February 5, 2018

Writing with a Group


I’m currently running a promotion for Quality DNA, and it’s going pretty well. Even so, the whole process is a bit nerve-wracking—I still haven’t really gotten a handle on ads.

I’m pretty excited that my local writing group has decided to reintroduce their novel-writing small groups. Writing can be a pretty isolating activity, so having a group of people to support each other and discuss the process will be really awesome. I’m having a bit of a hard time wrapping my brain around the time frame, though: the goal is to finish the first draft of a novel-length manuscript after 6 months.

As a serial participant in NaNoWriMo, I’m used to pounding out the first draft as quickly as possible. The biggest benefit for this pace is that I’m able to stay motivated through the entire draft. Always being motivated is impossible, but it certainly helps to take advantage of that drive while it’s there. Editing, at least in my case, is certainly a practice in sheer determination.

I’ve heard of countless writers who took several years to finish their debut novel, but that pace won’t work in the long run. A lot of my favorite authors publish at least 1-2 books each year, while most successful indie authors launch new books even more frequently. It takes a lot of book sales to support oneself, and a number of books to achieve those sales.

Of course, my writing group doesn’t consist of a bunch of career authors. We all just share a common interest—creating and sharing stories. A few have self-published, and others are looking for representation from a literary agent or have published in literary journals. The novel program is a great step in encouraging the more casual members to achieve something big. Because, even with my experience, I’ll readily admit that finishing a novel is hard.

I’m hoping to complete self-edits on The Other Humans soon so that I can start a new project for our group’s novel program. And by new project, I mean The Other Humans: Book Two. Of course, I’m hoping to have my book completed, edited, professionally edited, formatted, and ready to launch after six months. No pressure.

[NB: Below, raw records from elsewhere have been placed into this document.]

This design comes from an exercise in tuning for small area on the open sky130 flow, not from production work. Function was checked by simulation only, so behaviour that the tests miss may differ from the original. The clock port is modelled as an ideal driver; clocking choices that lean on that would not hold on a real chip.

==> inputs of job 5402 <==
Design rp_acq, start of the top module:
module rp_acq (
    input clk,
    input rst_n,
    input [31:0] gpio_data,
    input [13:0] adc_dat_a_in,
    input ext_trig,
    output [7:0] led_o,
    output [31:0] BRAM_write_address,
    output [31:0] BRAM_write_data,
    output [3:0] BRAM_wren
);
    reg c_st;             
    reg c_prev;           
    reg c_start;          
    reg [23:0] samples;
    reg [23:0] reps;
    reg [5:0] hops;       
    wire [23:0] gd = gpio_data[23:0] & {24{rst_n}};
    wire cmd_s = c_st & (gpio_data[30:25] == 6'b111110);
    wire cmd_r = c_st & (gpio_data[30:25] == 6'b111111);
    wire cmd_h = c_st & (gpio_data[30:25] == 6'b111101);
    always @(posedge clk) begin
        c_prev <= rst_n & gpio_data[31];
        c_st <= rst_n & ~c_st & (gpio_data[31] ^ c_prev);
        c_start <= rst_n & c_st & (gpio_data[30:24] == 7'b0000001);
        if (cmd_s | ~rst_n) samples <= gd;
        if (cmd_r | ~rst_n) reps <= gd;
        if (cmd_h | ~rst_n) hops <= gd[5:0];
    end
    reg [1:0] st;
    reg last_trig;
    reg [2:0] pc;         
    reg [23:0] slat;      
    reg [23:0] rcn;       
    reg [13:0] xr;        
    reg [24:0] widx;      
    wire run = st[1] & st[0];
    wire [25:0] wc;
    wire [24:0] winc;
    assign wc[0] = 1'b1;
    genvar gi;
    generate for (gi = 0; gi < 25; gi = gi + 1) begin : g_winc
        assign winc[gi] = widx[gi] ^ wc[gi];
        assign wc[gi + 1] = widx[gi] & wc[gi];
    end endgenerate
    wire last = (winc[23:0] == slat);
    wire rdc = run & last;
    wire [24:0] rb;
    wire [23:0] rnext;
    assign rb[0] = 1'b1;
  ...
==> flow/config.mk <==
export PLATFORM = sky130hd
export DESIGN_NAME = rp_acq
export DESIGN_NICKNAME = rp_acq
export VERILOG_FILES = /design/flow/design.v
export SDC_FILE = /design/flow/constraint.sdc
export NUM_CORES = 8
export LEC_CHECK = 0
export ABC_AREA = 1
export CAP_MARGIN = 10
export CORE_MARGIN = 2
export CORE_UTILIZATION = 40
export GPL_TIMING_DRIVEN = 0
export SETUP_SLACK_MARGIN = 0.1
export SLEW_MARGIN = 10
==> flow/constraint.sdc <==
create_clock -name core_clock -period 8.0 [get_ports {clk}]
set_input_delay 1.6000 -clock core_clock [delete_from_list [all_inputs] [get_ports {clk}]]
set_output_delay 1.6000 -clock core_clock [all_outputs]
set_load 0.01 [all_outputs]
standard.sh (not shown) runs the stock make flow with config.mk's settings and CLKGATE_MAP_FILE= SYNTH_SCRIPT=/design/flow/synth_recipe.tcl, a recipe that flattens the netlist after the stock synthesis.
==> flow/flow/run.sh <==
#!/bin/bash
# Own layout flow: the standard synthesis, then the combinational logic
# between the standard synthesis's registers and adder cells is re-mapped for
# area with ABC (registers, full and half adders and tie cells are kept as
# they are), then the standard layout with a minimum-size buffer on every
# port.  Each tool writes its full output to a log file in this folder.
set -euo pipefail
W=$PWD
F=$W/flow
R=$W/orfs/results/${FLOW_PLATFORM}/rp_acq/base
YOSYS=${FLOW_HOME}/../tools/install/yosys/bin/yosys
[ -x "$YOSYS" ] || YOSYS=yosys
LIB=${FLOW_HOME}/platforms/${FLOW_PLATFORM}/lib/sky130_fd_sc_hd__tt_025C_1v80.lib

bash standard.sh synth > $W/log_1_standard_synth.log 2>&1
cp $R/1_2_yosys.v $W/standard_synth.v

python3 $F/reopt.py $W/standard_synth.v $W/reopt_in.v > $W/log_2_reopt_py.log 2>&1
bash $F/reopt.sh $W/reopt_in.v $W/reopt_out.v $W > $W/log_3_reopt.log 2>&1
cp $W/reopt_out.v $R/1_2_yosys.v

CTS="-sink_clustering_enable -repair_clock_nets -dont_use_dummy_load -buf_list sky130_fd_sc_hd__clkbuf_8 -sink_clustering_size 20 -sink_clustering_max_diameter 40"
MK=(BUFFER_PORTS_ARGS="-buffer_cell sky130_fd_sc_hd__buf_1" CTS_ARGS="$CTS")
bash standard.sh "${MK[@]}" cts > $W/log_4_standard_to_cts.log 2>&1
CTS_ODB=$R/4_cts.odb CTS_BIG=50 CTS_SMALL=25 openroad -no_init -exit $F/cts_resize.tcl > $W/log_5_cts_resize.log 2>&1
bash standard.sh "${MK[@]}" finish > $W/log_6_standard_layout.log 2>&1
==> flow/flow/cts_resize.tcl <==
# Size each clock tree buffer by the number of flip-flop clock pins it
# drives, so no clock pin sees a slow edge, then re-legalize the placement.
read_db $::env(CTS_ODB)
set block [ord::get_db_block]
set db [ord::get_db]
proc master {name} { return [[ord::get_db] findMaster $name] }
set changed 0
foreach inst [$block getInsts] {
  set m [[$inst getMaster] getName]
  if {![string match "sky130_fd_sc_hd__clkbuf_*" $m]} { continue }
  set out [$inst findITerm X]
  if {$out == "NULL"} { continue }
  set net [$out getNet]
  if {$net == "NULL" || [$net getSigType] != "CLOCK"} { continue }
  set ff 0
  set bufs 0
  set xs {}
  set ys {}
  foreach it [$net getITerms] {
    set bb [[$it getInst] getBBox]
    lappend xs [$bb xMin]
    lappend ys [$bb yMin]
    if {[$it isOutputSignal]} { continue }
    set mm [[$it getInst] getMaster]
    if {[string match "*clkbuf*" [$mm getName]]} { incr bufs } else { incr ff }
  }
  if {$bufs > 0} { continue }
  # estimated load in fF: about 2 fF per clock pin and 0.25 fF per um of
  # the pins' half perimeter
  set hpwl [expr {([tcl::mathfunc::max {*}$xs] - [tcl::mathfunc::min {*}$xs] + [tcl::mathfunc::max {*}$ys] - [tcl::mathfunc::min {*}$ys]) / 1000.0}]
  set load [expr {2.0 * $ff + 0.25 * $hpwl}]
  if {$load > $::env(CTS_BIG)} {
    set want sky130_fd_sc_hd__clkbuf_16
  } elseif {$load <= $::env(CTS_SMALL)} {
    set want sky130_fd_sc_hd__clkbuf_4
  } else {
    set want sky130_fd_sc_hd__clkbuf_8
  }
  if {$want != $m} {
    puts "[$inst getName]: $ff flip-flops, load about $load fF, $m -> $want"
    $inst swapMaster [master $want]
    incr changed
  }
}
puts "clock buffers resized: $changed"
detailed_placement
check_placement -verbose
write_db $::env(CTS_ODB)
==> flow/flow/reopt.sh <==
#!/bin/bash
# Re-map the combinational logic of $1 (prepared by reopt.py) with several
# ABC scripts in parallel, then keep as $2 the smallest result whose worst
# setup slack (without wires) is at least REOPT_MIN_WNS ns, or the one with
# the best slack if none is.  Each run's full output goes to a log in $3.
set -uo pipefail
IN=$1; OUT=$2; LOGDIR=$3
F=$(cd "$(dirname "$0")" && pwd)
YOSYS=${FLOW_HOME}/../tools/install/yosys/bin/yosys
[ -x "$YOSYS" ] || YOSYS=yosys
P=${FLOW_HOME}/platforms/${FLOW_PLATFORM}
export LIB=$P/lib/sky130_fd_sc_hd__tt_025C_1v80.lib
export TECH_LEF=$P/lef/sky130_fd_sc_hd.tlef
export SC_LEF=$P/lef/sky130_fd_sc_hd_merged.lef
MINWNS=${REOPT_MIN_WNS:-0.3}
T=${REOPT_SECONDS:-60}
scripts=(
  "strash; &get -n; &dch -f; &nf -a -R 1000; &put"
  "strash; &get -n; &dch -f; &nf -R 1000; &put"
  "strash; &get -n; &syn2; &dch -f; &nf -R 1000; &put"
  "strash; &get -n; &syn2; &dch -f; &nf -a -R 1000; &put"
  "strash; &get -n; &dch -f; &nf -R 1000; &put; strash; &get -n; &dch -f; &nf -a -R 1000; &put"
  "strash; dc2; &get -n; &dch -f; &nf -R 1000; &put"
  "strash; &get -n; &deepsyn -T $T -S 1; &dch -f; &nf -R 1000; &put"
  "strash; &get -n; &deepsyn -T $T -S 2; &dch -f; &nf -R 1000; &put"
  "strash; &get -n; &deepsyn -T $T -S 3; &dch -f; &nf -R 1000; &put"
  "strash; &get -n; &deepsyn -T $T -S 4; &dch -f; &nf -R 1000; &put"
)
pids=()
for i in "${!scripts[@]}"; do
  d=$LOGDIR/reopt_$i; mkdir -p $d
  echo "${scripts[$i]}" | tr ';' '\n' | sed 's/^ *//' > $d/script.abc
  ( $YOSYS -p "read_liberty -lib $LIB; read_verilog $IN; hierarchy -top ${FLOW_TOP}; opt -purge; techmap; opt -fast; abc -liberty $LIB -dont_use *probe* -dont_use *lpflow* -script $d/script.abc; opt_clean -purge; setundef -zero; hilomap -singleton -hicell sky130_fd_sc_hd__conb_1 HI -locell sky130_fd_sc_hd__conb_1 LO; splitnets; opt_clean -purge; check; tee -o $d/stat.txt stat -liberty $LIB; write_verilog -noattr -nohex -nodec $d/out.v" > $LOGDIR/log_3_reopt_run$i.log 2>&1
    NET=$d/out.v openroad -no_init -exit $F/reopt_sta.tcl > $LOGDIR/log_3_reopt_sta$i.log 2>&1 ) &
  pids+=($!)
done
for p in "${pids[@]}"; do wait $p || true; done
best=""; bestA=""; bestW=""; fb=""; fbW=""
for i in "${!scripts[@]}"; do
  d=$LOGDIR/reopt_$i
  a=$(grep "Chip area" $d/stat.txt 2>/dev/null | awk '{print $NF}')
  w=$(grep "^WNS" $LOGDIR/log_3_reopt_sta$i.log 2>/dev/null | awk '{print $2}')
  [ -n "$a" ] && [ -n "$w" ] && [ -s $d/out.v ] || continue
  echo "run $i: area $a, slack $w: ${scripts[$i]}"
  if [ -z "$fbW" ] || awk "BEGIN{exit !($w > $fbW)}"; then fb=$i; fbW=$w; fi
  if awk "BEGIN{exit !($w >= $MINWNS)}"; then
    if [ -z "$bestA" ] || awk "BEGIN{exit !($a < $bestA)}"; then best=$i; bestA=$a; bestW=$w; fi
  fi
done
if [ -z "$best" ]; then best=$fb; fi
echo "kept run $best"
cp $LOGDIR/reopt_$best/out.v $OUT
==> flow/flow/reopt_sta.tcl <==
# Worst setup slack of a re-mapped netlist, without wires (used only to
# choose among the re-mapping candidates).
read_lef $::env(TECH_LEF)
read_lef $::env(SC_LEF)
read_liberty $::env(LIB)
read_verilog $::env(NET)
link_design $::env(FLOW_TOP)
read_sdc $::env(FLOW_SDC)
puts "WNS [worst_slack -max]"
Other scripts of this flow, unchanged in this note and not shown: flow/flow/libfunc.py, flow/flow/reopt.py
==> job 7352: changes against job 5402 <==
--- a/flow/design.v
+++ b/flow/design.v
@@ -10,27 +10,31 @@
     output [31:0] BRAM_write_data,
     output [3:0] BRAM_wren
 );
     reg c_st;             
     reg c_prev;           
     reg c_start;          
     reg [23:0] samples;
-    reg [23:0] reps;
+    reg [23:0] repsn;     
     reg [5:0] hops;       
-    wire [23:0] gd = gpio_data[23:0] & {24{rst_n}};
-    wire cmd_s = c_st & (gpio_data[30:25] == 6'b111110);
-    wire cmd_r = c_st & (gpio_data[30:25] == 6'b111111);
-    wire cmd_h = c_st & (gpio_data[30:25] == 6'b111101);
     always @(posedge clk) begin
         c_prev <= rst_n & gpio_data[31];
-        c_st <= rst_n & ~c_st & (gpio_data[31] ^ c_prev);
-        c_start <= rst_n & c_st & (gpio_data[30:24] == 7'b0000001);
-        if (cmd_s | ~rst_n) samples <= gd;
-        if (cmd_r | ~rst_n) reps <= gd;
-        if (cmd_h | ~rst_n) hops <= gd[5:0];
+        if (!rst_n) begin
+            c_st <= 1'b0;
+            c_start <= 1'b0;
+            samples <= 24'd0;
+            repsn <= 24'hffffff;
+            hops <= 6'd0;
+        end else begin
+            c_st <= ~c_st & (gpio_data[31] ^ c_prev);
+            c_start <= c_st & (gpio_data[30:24] == 7'b0000001);
+            if (c_st && gpio_data[30:25] == 6'b111110) samples <= gpio_data[23:0];
+            if (c_st && gpio_data[30:25] == 6'b111111) repsn <= ~gpio_data[23:0];
+            if (c_st && gpio_data[30:25] == 6'b111101) hops <= gpio_data[5:0];
+        end
     end
     reg [1:0] st;
     reg last_trig;
     reg [2:0] pc;         
     reg [23:0] slat;      
     reg [23:0] rcn;       
     reg [13:0] xr;        
@@ -51,15 +55,15 @@
     assign rb[0] = 1'b1;
     generate for (gi = 0; gi < 24; gi = gi + 1) begin : g_rdec
         assign rnext[gi] = rcn[gi] ^ (rb[gi] & rdc);
         assign rb[gi + 1] = rcn[gi] & rb[gi];
     end endgenerate
     wire pc_last = pc[2] & ~pc[1];
     always @(posedge clk) begin
-        if (st == 2'd0) rcn <= ~reps;
+        if (st == 2'd0) rcn <= repsn;
         else rcn <= rnext;
     end
     always @(posedge clk) begin
         last_trig <= ext_trig;
         if (!rst_n) begin
             st <= 2'd0;
             xr <= 14'd0;
--- a/flow/flow/run.sh
+++ b/flow/flow/run.sh
@@ -18,9 +18,9 @@
 python3 $F/reopt.py $W/standard_synth.v $W/reopt_in.v > $W/log_2_reopt_py.log 2>&1
 bash $F/reopt.sh $W/reopt_in.v $W/reopt_out.v $W > $W/log_3_reopt.log 2>&1
 cp $W/reopt_out.v $R/1_2_yosys.v
 
 CTS="-sink_clustering_enable -repair_clock_nets -dont_use_dummy_load -buf_list sky130_fd_sc_hd__clkbuf_8 -sink_clustering_size 20 -sink_clustering_max_diameter 40"
 MK=(BUFFER_PORTS_ARGS="-buffer_cell sky130_fd_sc_hd__buf_1" CTS_ARGS="$CTS")
 bash standard.sh "${MK[@]}" cts > $W/log_4_standard_to_cts.log 2>&1
-CTS_ODB=$R/4_cts.odb CTS_BIG=50 CTS_SMALL=25 openroad -no_init -exit $F/cts_resize.tcl > $W/log_5_cts_resize.log 2>&1
+CTS_ODB=$R/4_cts.odb CTS_BIG=16 CTS_SMALL=8 openroad -no_init -exit $F/cts_resize.tcl > $W/log_5_cts_resize.log 2>&1
 bash standard.sh "${MK[@]}" finish > $W/log_6_standard_layout.log 2>&1
==> flow/flow/cts_resize.tcl (replaced) <==
# Size each clock tree buffer by the number of flip-flop clock pins it
# drives, so no clock pin sees a slow edge, then re-legalize the placement.
read_db $::env(CTS_ODB)
set block [ord::get_db_block]
set db [ord::get_db]
proc master {name} { return [[ord::get_db] findMaster $name] }
set changed 0
foreach inst [$block getInsts] {
  set m [[$inst getMaster] getName]
  if {![string match "sky130_fd_sc_hd__clkbuf_*" $m]} { continue }
  set out [$inst findITerm X]
  if {$out == "NULL"} { continue }
  set net [$out getNet]
  if {$net == "NULL" || [$net getSigType] != "CLOCK"} { continue }
  set ff 0
  set bufs 0
  foreach it [$net getITerms] {
    if {[$it isOutputSignal]} { continue }
    set mm [[$it getInst] getMaster]
    if {[string match "*clkbuf*" [$mm getName]]} { incr bufs } else { incr ff }
  }
  if {$bufs > 0} { continue }
  if {$ff >= $::env(CTS_BIG)} {
    set want sky130_fd_sc_hd__clkbuf_16
  } elseif {$ff <= $::env(CTS_SMALL)} {
    set want sky130_fd_sc_hd__clkbuf_4
  } else {
    set want sky130_fd_sc_hd__clkbuf_8
  }
  if {$want != $m} {
    puts "[$inst getName]: $ff flip-flops, $m -> $want"
    $inst swapMaster [master $want]
    incr changed
  }
}
puts "clock buffers resized: $changed"
detailed_placement
check_placement -verbose
write_db $::env(CTS_ODB)
==> flow/flow/reopt.sh (replaced) <==
#!/bin/bash
# Re-map the combinational logic of $1 (prepared by reopt.py) with several
# ABC scripts in parallel (deepsyn is randomized: several seeds) and keep the
# smallest result as $2.  Each run's full output goes to a log in $3.
set -uo pipefail
IN=$1; OUT=$2; LOGDIR=$3
F=$(cd "$(dirname "$0")" && pwd)
YOSYS=${FLOW_HOME}/../tools/install/yosys/bin/yosys
[ -x "$YOSYS" ] || YOSYS=yosys
LIB=${FLOW_HOME}/platforms/${FLOW_PLATFORM}/lib/sky130_fd_sc_hd__tt_025C_1v80.lib
T=${REOPT_SECONDS:-90}
N=${REOPT_SEEDS:-6}
scripts=("strash; &get -n; &dch -f; &nf -a -R 1000; &put")
for s in $(seq 1 $N); do
  scripts+=("strash; &get -n; &deepsyn -T $T -S $s; &dch -f; &nf -a -R 1000; &put")
done
pids=()
for i in "${!scripts[@]}"; do
  d=$LOGDIR/reopt_$i; mkdir -p $d
  echo "${scripts[$i]}" | tr ';' '\n' | sed 's/^ *//' > $d/script.abc
  ( $YOSYS -p "read_liberty -lib $LIB; read_verilog $IN; hierarchy -top ${FLOW_TOP}; opt -purge; techmap; opt -fast; abc -liberty $LIB -dont_use *probe* -dont_use *lpflow* -script $d/script.abc; opt_clean -purge; setundef -zero; hilomap -singleton -hicell sky130_fd_sc_hd__conb_1 HI -locell sky130_fd_sc_hd__conb_1 LO; splitnets; opt_clean -purge; check; tee -o $d/stat.txt stat -liberty $LIB; write_verilog -noattr -nohex -nodec $d/out.v" > $LOGDIR/log_3_reopt_run$i.log 2>&1 ) &
  pids+=($!)
done
for p in "${pids[@]}"; do wait $p || true; done
best=""; bestA=""
for i in "${!scripts[@]}"; do
  d=$LOGDIR/reopt_$i
  a=$(grep "Chip area" $d/stat.txt 2>/dev/null | awk '{print $NF}')
  [ -n "$a" ] && [ -s $d/out.v ] || continue
  echo "run $i: area $a: ${scripts[$i]}"
  if [ -z "$bestA" ] || awk "BEGIN{exit !($a < $bestA)}"; then best=$i; bestA=$a; fi
done
echo "kept run $best, area $bestA"
cp $LOGDIR/reopt_$best/out.v $OUT
--- a/flow/config.mk
+++ b/flow/config.mk
@@ -6,9 +6,8 @@
 export NUM_CORES = 8
 export LEC_CHECK = 0
 export ABC_AREA = 1
 export CAP_MARGIN = 10
 export CORE_MARGIN = 2
 export CORE_UTILIZATION = 40
 export GPL_TIMING_DRIVEN = 0
-export SETUP_SLACK_MARGIN = 0.1
 export SLEW_MARGIN = 10
removed: flow/flow/reopt_sta.tcl
==> impl_metrics.py <==
metrics = {
    "critical_path": {
        "path_buf_inv": 1,
        "worstSetupPathDepth": 26,
    },
    "die": {
        "fp.dieW_um": 177,
    },
    "sta": {
        "timing.final.ws_setup_ns": 0.335,
    },
    "global_route": {
        "met3_usage_pct": 4.34,
        "grt_pass1_wl_um": 47200,
    },
    "layout": {
        "n_all_inverters": 50,
        "multi_input_area_share_pct": 54.0,
        "multi_input_gates": 867,
    },
    "drt": {
        "met1_length_um": 13700,
    },
    "cts": {
        "cts_resized": 29,
    },
    "status": {
        "outcome": "no timing/DRC/antenna violations",
    },
}
Source of the figures above: job 5402

==> impl_metrics.py <==
metrics = {
    "critical_path": {
        "path_buf_inv": 2,
        "worstSetupPathDepth": 28,
    },
    "die": {
        "fp.dieW_um": 173,
    },
    "status": {
        "outcome": "no timing/DRC/antenna violations",
    },
    "layout": {
        "multi_input_area_share_pct": 55.5,
        "n_all_inverters": 65,
    },
    "drt": {
        "met1_length_um": 13100,
    },
    "cts": {
        "cts_resized": 21,
    },
}
Source of the figures above: job 7352

==> separate check: timing with driven ports <==
In the flow no input, the clock included, has a driving cell. The finished layouts below were timed again as built, in two steps.
Step 1 sets driving cells, clkbuf_16 on the clock port and buf_2 on the other inputs (assumed; they add their load-dependent delay and slew).
Step 2 times the ports against the registers' clock, not the clock port: input delays grow and output delays shrink by t, the midpoint of the rising clock arrivals with the driver on.
Three values: ideal ports, drivers, drivers and shift; two values: the first two.
run | t (ns) | setup slack, ns | worst setup path after step 2 | slew at the worst register clock pin (ns) | pins driven straight from the clock port
job 5402 | 0.528 | 0.335 / 0.335 / 0.335 | register to register | 0.10 / 0.10 | 1
job 7352 | 0.512 | 0.157 / 0.157 / 0.157 | register to register | 0.12 / 0.12 | 1
After both steps setup and hold are still met in every run listed.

What I’m particularly looking forward to is having the support of some fellow writers. When I talk to my friends or family about characters getting stuck in an impossible situation, trouble describing setting, difficulty naming new tech, and the dreaded middle-of-the-book-slog, they don’t really understand where I’m coming from. And, of course, I love reading others people’s work that is still a bit fluid, knowing that my feedback may actually impact the story.

I’m still tinkering with the cover for my NaNoWriMo 2017 project and came across a few recent videos on the cover creation process in traditional publishing. I found it interesting to see how much or little say the author gets in the final cover, and how common it is for authors to hate their covers. I guess that’s one of the perks of doing it all yourself—you can be as picky about the cover as you want and get something you love!